Fashanu was the son of a Nigerian barrister living in the UK and a Guyanese nurse named Pearl. When his parents split up, he and his younger brother John were sent to a Barnardo's care home. When he was six, he and John were fostered by Alf and Betty Jackson and were brought up in Shropham, Norfolk.

Fashanu excelled at boxing as a youth, and was rumoured at one time to be pursuing a professional boxing career instead of his footballing career. Fashanu attended Attleborough High School in the 1970s where his talent for football developed, and was spotted by Norwich City Football Club scout John Sainty in a school match against Thetford Grammar School in 1974.

== Football career ==

Fashanu began his career as an apprentice with Norwich City, turning professional in December 1978. He made his league debut on 13 January 1979, against West Bromwich Albion, and settled into the Norwich side, scoring regularly and occasionally spectacularly. In 1980, he won the BBC Goal of the Season award, for a spectacular goal against Liverpool. He managed a total of 103 senior appearances for Norwich, scoring 40 goals. While at the club he was also capped six times for England at under-21 level, although an anticipated call-up to the senior side never materialised. He scored 19 league goals in the 1980–81 season, but it was not enough to prevent the Canaries from being relegated. Fashanu's name had been linked with bigger clubs for some time, and his inevitable departure from Carrow Road came in August 1981 when he signed for Nottingham Forest, becoming Britain's first £1 million black footballer.

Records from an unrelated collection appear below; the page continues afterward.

--- config.mk ---
export PLATFORM = sky130hd
export DESIGN_NAME = memArbiter
export DESIGN_NICKNAME = d
export VERILOG_FILES = /design/src/cachePkg.sv /design/src/memArbiter.sv
export SDC_FILE = /design/constraint.sdc
export NUM_CORES = 1
export LEC_CHECK = 0
export ABC_AREA = 1
export BUFFER_PORTS_ARGS = -buffer_cell sky130_fd_sc_hd__buf_2
export CELL_PAD_IN_SITES_DETAIL_PLACEMENT = 1
export CELL_PAD_IN_SITES_GLOBAL_PLACEMENT = 1
export CORE_MARGIN = 2
export CORE_UTILIZATION = 18
export CTS_CLUSTER_SIZE = 12
export DETAILED_ROUTE_END_ITERATION = 7
export PLACE_DENSITY_LB_ADDON = 0.2
export SETUP_SLACK_MARGIN = 0.2
export SYNTH_ARGS = -nofsm -noshare
export SYNTH_HDL_FRONTEND = slang
export SYNTH_SLANG_ARGS = --single-unit
--- constraint.sdc ---
create_clock -name clk -period 1.14 [get_ports clk]
set_clock_uncertainty 0.15 [all_clocks]
set_input_delay 0.114 -clock clk [delete_from_list [all_inputs] [get_ports clk]]
set_output_delay 0.114 -clock clk [all_outputs]
set_load 0.005 [all_outputs]
--- src/cachePkg.sv ---
package cachePkg;

	//////////////////////////////////////////////////
	// geometry
	//////////////////////////////////////////////////

	// byte address width, words are 2-byte aligned
	localparam int addrWidth = 16;
	// width of one data word
	localparam int wordWidth = 16;
	// 16-byte block holds eight words
	localparam int wordsPerBlock = 8;
	// cycles from accepted memory request to returned word
	localparam int memLatency = 4;

	// memory word at byte address a starts as rotl3(a) ^ initPattern
	localparam logic [wordWidth-1:0] initPattern = 16'hA5C3;

	//////////////////////////////////////////////////
	// payloads
	//////////////////////////////////////////////////

	// read request from a processor port, byte address
	typedef struct packed {
		logic [addrWidth-1:0] addr;
	} portReq_t;

	// word returned to a processor port
	typedef struct packed {
		logic [wordWidth-1:0] data;
	} portResp_t;

	// word address sent to main memory
	typedef struct packed {
		logic [addrWidth-1:0] addr;
	} memReq_t;

	// word returned by main memory
	typedef struct packed {
		logic [wordWidth-1:0] data;
	} memResp_t;

endpackage
--- src/memArbiter.sv ---
`timescale 1ns/1ps

module memArbiter (
	input logic clk,
	input logic rst,
	input logic iReqValid,
	input cachePkg::memReq_t iReq,
	output logic iReqReady,
	output logic iRespValid,
	output cachePkg::memResp_t iResp,
	input logic dReqValid,
	input cachePkg::memReq_t dReq,
	output logic dReqReady,
	output logic dRespValid,
	output cachePkg::memResp_t dResp,
	output logic memReqValid,
	output cachePkg::memReq_t memReq,
	input logic memReqReady,
	input logic memRespValid,
	input cachePkg::memResp_t memResp
);

	localparam int lat = cachePkg::memLatency;

	// round-robin pointer, high when the data bank won last
	logic lastD;
	logic grantI;
	logic grantD;
	logic fire;
	// source id of each word in flight, 1 means data bank
	logic [lat-1:0] srcValid;
	logic [lat-1:0] srcId;

	//////////////////////////////////////////////////
	// grant
	//////////////////////////////////////////////////

	// on contention the bank that lost last time goes first
	assign grantI = iReqValid && (!dReqValid || lastD);
	assign grantD = dReqValid && !grantI;

	assign memReqValid = iReqValid || dReqValid;
	assign memReq = grantD ? dReq : iReq;
	// loser sees ready low and holds its request
	assign iReqReady = grantI && memReqReady;
	assign dReqReady = grantD && memReqReady;
	assign fire = memReqValid && memReqReady;

	//////////////////////////////////////////////////
	// return steering
	//////////////////////////////////////////////////

	// oldest entry lines up with the memory output
	assign iRespValid = memRespValid && srcValid[lat-1] && !srcId[lat-1];
	assign dRespValid = memRespValid && srcValid[lat-1] && srcId[lat-1];
	assign iResp = memResp;
	assign dResp = memResp;

	always_ff @(posedge clk) begin
		if (rst) begin
			lastD <= 1'b0;
			srcValid <= '0;
		end else begin
			if (fire) begin
				lastD <= grantD;
			end
			srcValid <= {srcValid[lat-2:0], fire};
		end
	end

	always_ff @(posedge clk) begin
		srcId <= {srcId[lat-2:0], grantD};
	end

endmodule

==> impl_metrics.csv <==
group,metric,value,unit
sta,final.period_utilization,128,%
grt,grt_usage,7.41,%
floorplanning,dieWidth,70.8,um
setup_path,crit_path_end_kind,"primary output",
setup_path,worst_setup_path_start_kind,"flip-flop",
clock_tree,cts_buffers,3,
status,status,"complete, but fails checks",
pwr,seqPwrFrac,34.3,%
synth,yosysWarnings,0,
pwr,vdd_drop_max,0.000258,V
detailed_routing,drt_iter0_markers,6,
sta,rsz0062_at_grt,"yes",
synth,synth_nets,166,
finish,final_cell_area,1030,sq um
pwr,comb_power_share,29.1,%
sta,period_minus_slack,1.46,ns
pwr,swShare,26.1,%
synth,syn_area,802,sq um
clock_tree,root_buffer,"clkbuf_8",
detailed_routing,wl_per_cell,9.50,um
finish,drive_gt1_share,64.8,%
sta,hold_viol_final,0,
setup_path,crit_arrival,1.19,ns
placement,place_congestion,0.656,
setup_path,path_class,"reg2out",
setup_path,required,0.88,ns
detailed_routing,vias,731,
grt,grt_pass1_vias,729,
grt,grt_use_met1,7.75,%
finish,num_antenna_cells,0,
sta,slew_headroom,84.2,%
floorplanning,io_pins,107,
clock_tree,clkSinkCount,9,
clock_tree,cts_max_path_buffers,2,
sta,setup_viol,19,
pwr,switching_power,258,uW
sta,fmax,686,MHz
finish,nets,200,
pwr,p_total,989,uW
placement,hpwl,1600,um
finish,final_common_cell,"buf_2",
finish,layout_common_cells,"buf_2, inv_1, o21ai_2, nand2_1, nand2_2",
clock_tree,cts_tree,"done",
finish,area_delta_synth_final,28.7,%
finish,stdcell_count,197,
setup_path,slowest_stage,"dfxtp_2",
detailed_routing,dr.pass1.iters,2,
pwr,total_leakage_power,0.593,nW
detailed_routing,drc,0,
synth,synth_seq_area_share,22.5,%
grt,overflow,0,
grt,antenna_found_initial,0,
setup_path,critPathMaxStageDelay,0.33,ns
synth,synthesis.instances,112,
placement,pre_cts_ws,-0.0779,ns
setup_path,crit_family,"flip-flops",
clock_tree,clkLatencyLatePin,0.23,ns
floorplanning,die_area,5010,sq um
placement,place_area,947,sq um
grt,grt_max_degree,21,
synth,avgSynthCellArea,7.16,sq um
clock_tree,clkTransAtPathRegs,0.05,ns
grt,use_met3,3.70,%
sta,final-max-slew-violation-count,0,
finish,finalCoreUtilization,23.9,%
grt,grt_pass1_wl,3070,um
floorplanning,die_y,70.8,um
setup_path,path_cells,"a21oi_4 > buf_12 > nand2_1 > o21ai_2 > buf_2",
worst_hold_path,hp-class,"in2reg",
grt,top_usage_layer,"met2",
synth,ys_types,13,
clock_tree,h-tree-depth,1,
sta,fin_ws,-0.319,ns
detailed_routing,vias_per_cell,3.71,
pwr,p_clk_share,36.6,%
sta,worst_slew_pin_slew,0.235,ns
pwr,p_int,731,uW
grt,met2_usage,12.6,%
job,drv_cap,0,
floorplanning,core,4320,sq um
status,violations,"negative setup slack",
setup_path,crit_buf_inv,2,
placement,portBuffers,58,
floorplanning,rows,24,
sta,holdWs,0.0498,ns
sta,setup_tns,-5.24,ns
setup_path,crit_fanout,20,
detailed_routing,antenna_left,0,
synth,ys_seq_elements,9,
detailed_routing,routed_wl,1870,um
pwr,power_density,958,nW/um^2
placement,placed_cells,191,
floorplanning,initial_core_util,18.5,%
-- flip-flops by register name, indices dropped and copies added (netlist names) --
signal    count
lastD         1
srcId         4
srcValid      4
-- power by group through the flow --
stage                     combinational, mW  sequential, mW  clock, mW
after floorplan                       0.221           0.343          0
after global placement                0.271           0.343          0
after detailed placement              0.278           0.344          0
after CTS                             0.292           0.339      0.377
after global routing                  0.322           0.340      0.395
final                                 0.288           0.339      0.362
-- synthesized netlist by cell type --
library cell,number,area share (%)
dfxtp_1,9,22
a21oi_1,1,0.62
or2_2,1,0.78
o21ai_0,4,2.5
nand2_1,19,8.9
inv_1,21,9.8
o211a_1,1,1.2
a21oi_4,1,2.0
inv_2,1,0.47
buf_4,32,30
buf_6,3,4.2
o21ai_2,13,14
nor2_1,6,2.8
-- layer usage --
layer  vias up  wire length [um]
li1        367                 -
met1       315               708
met2        47               913
met3         2               246
met4         0                 4
met5         -                 0
-- logic make-up (layout without fill, tap and decap cells) --
kind of cell    after synthesis  in the layout  synth area share, %
buf+inv                      57             90                 44.5
flops                         9              9                 22.5
compound gates               20             20                 20.6
simple gates                 26             26                 12.5
-- layout make-up --
class	instances	area, sq um
clock buffer	4	45.0
fill	581	3290
tap	52	65.1
sequential	9	184
multi-input combinational	46	289
timing repair buffer	64	367
inverter	22	82.6
-- path summary, 6_finish.rpt --
| check | start | to | slack [ns] | cells after the start |
|---|---|---|---|---|
| worst max-delay path | lastD$_SDFFE_PP0P_ | memReq[7] | -0.32 | 5 |
| worst min-delay path | memReqReady | lastD$_SDFFE_PP0P_ | 0.05 | 3 |
| worst max register to register | lastD$_SDFFE_PP0P_ | lastD$_SDFFE_PP0P_ | -0.03 | 4 |
| worst min register to register | srcId[2]$_DFF_P_ | srcId[3]$_DFF_P_ | 0.17 | 0 |
-- worst register-to-register path, stage by stage (launching register included) --
cell and delay [ns]:
dfxtp_2 0.33, a21oi_4 0.19, buf_12 0.19, nand2_1 0.09, a21oi_1 0.15
-- what timing repair did --
item | 4_1_cts | 5_1_grt
endpoints found under the hold margin | 5 | 0
setup buffers | 1 | 0
gates resized for setup | 7 | 5
pin swaps | 1 | 1
hold buffers | 1 | 0
endpoints found under the setup margin | 22 | 23
No activity file was read; power rests on OpenSTA's default activity.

His career stalled as his professional relationship with manager Brian Clough deteriorated; Clough, it would appear, was disturbed by the rumours of Fashanu's visits to gay nightclubs and bars. His goals and then confidence dried up as he failed to fit in with the playing and lifestyle demands of Clough, especially after Clough had discovered his homosexuality and barred him from training with the side. He scored just three goals in 32 league games for Forest in 1981–82.

In his autobiography, Clough recounts a verbal dressing-down he gave Fashanu after hearing rumours that he was going to gay bars. Where do you go if you want a loaf of bread?' I asked him. 'A baker's, I suppose.' 'Where do you go if you want a leg of lamb?' 'A butcher's.' 'So why do you keep going to that bloody poofs' club?

In August 1982, he was loaned to Southampton, scoring three goals in nine appearances. At The Dell, Fashanu settled in well and his promising form helped the "Saints" overcome the sudden departure of Kevin Keegan; manager Lawrie McMenemy would have liked to make the move permanent, but was prevented from doing so by a lack of funds.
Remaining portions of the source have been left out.